[Stored data entries]
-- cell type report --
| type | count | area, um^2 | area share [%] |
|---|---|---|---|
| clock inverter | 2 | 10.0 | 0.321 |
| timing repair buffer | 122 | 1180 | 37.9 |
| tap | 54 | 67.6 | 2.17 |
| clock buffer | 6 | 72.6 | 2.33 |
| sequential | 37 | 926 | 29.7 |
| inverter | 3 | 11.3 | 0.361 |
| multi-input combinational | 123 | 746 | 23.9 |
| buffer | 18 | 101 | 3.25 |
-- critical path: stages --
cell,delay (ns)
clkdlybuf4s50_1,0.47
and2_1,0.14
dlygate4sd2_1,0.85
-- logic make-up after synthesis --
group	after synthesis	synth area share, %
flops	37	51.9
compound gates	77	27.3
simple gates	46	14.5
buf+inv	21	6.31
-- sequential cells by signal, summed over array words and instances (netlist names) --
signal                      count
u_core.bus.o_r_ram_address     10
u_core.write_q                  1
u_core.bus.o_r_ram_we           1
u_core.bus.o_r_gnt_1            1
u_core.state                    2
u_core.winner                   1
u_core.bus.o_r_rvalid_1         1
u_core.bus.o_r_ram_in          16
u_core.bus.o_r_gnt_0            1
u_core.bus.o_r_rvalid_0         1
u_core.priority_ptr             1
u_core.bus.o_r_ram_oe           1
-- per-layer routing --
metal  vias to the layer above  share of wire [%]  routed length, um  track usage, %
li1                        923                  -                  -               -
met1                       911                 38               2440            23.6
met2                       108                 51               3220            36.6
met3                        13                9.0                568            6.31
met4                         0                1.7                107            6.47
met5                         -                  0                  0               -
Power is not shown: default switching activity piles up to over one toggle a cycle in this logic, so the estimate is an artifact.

◆ TASK INSTRUCTIONS:
Retype the data in full and match it exactly.

◆ SOLUTION BELOW:
-- cell type report --
| type | count | area, um^2 | area share [%] |
|---|---|---|---|
| clock inverter | 2 | 10.0 | 0.321 |
| timing repair buffer | 122 | 1180 | 37.9 |
| tap | 54 | 67.6 | 2.17 |
| clock buffer | 6 | 72.6 | 2.33 |
| sequential | 37 | 926 | 29.7 |
| inverter | 3 | 11.3 | 0.361 |
| multi-input combinational | 123 | 746 | 23.9 |
| buffer | 18 | 101 | 3.25 |
-- critical path: stages --
cell,delay (ns)
clkdlybuf4s50_1,0.47
and2_1,0.14
dlygate4sd2_1,0.85
-- logic make-up after synthesis --
group	after synthesis	synth area share, %
flops	37	51.9
compound gates	77	27.3
simple gates	46	14.5
buf+inv	21	6.31
-- sequential cells by signal, summed over array words and instances (netlist names) --
signal                      count
u_core.bus.o_r_ram_address     10
u_core.write_q                  1
u_core.bus.o_r_ram_we           1
u_core.bus.o_r_gnt_1            1
u_core.state                    2
u_core.winner                   1
u_core.bus.o_r_rvalid_1         1
u_core.bus.o_r_ram_in          16
u_core.bus.o_r_gnt_0            1
u_core.bus.o_r_rvalid_0         1
u_core.priority_ptr             1
u_core.bus.o_r_ram_oe           1
-- per-layer routing --
metal  vias to the layer above  share of wire [%]  routed length, um  track usage, %
li1                        923                  -                  -               -
met1                       911                 38               2440            23.6
met2                       108                 51               3220            36.6
met3                        13                9.0                568            6.31
met4                         0                1.7                107            6.47
met5                         -                  0                  0               -
Power is not shown: default switching activity piles up to over one toggle a cycle in this logic, so the estimate is an artifact.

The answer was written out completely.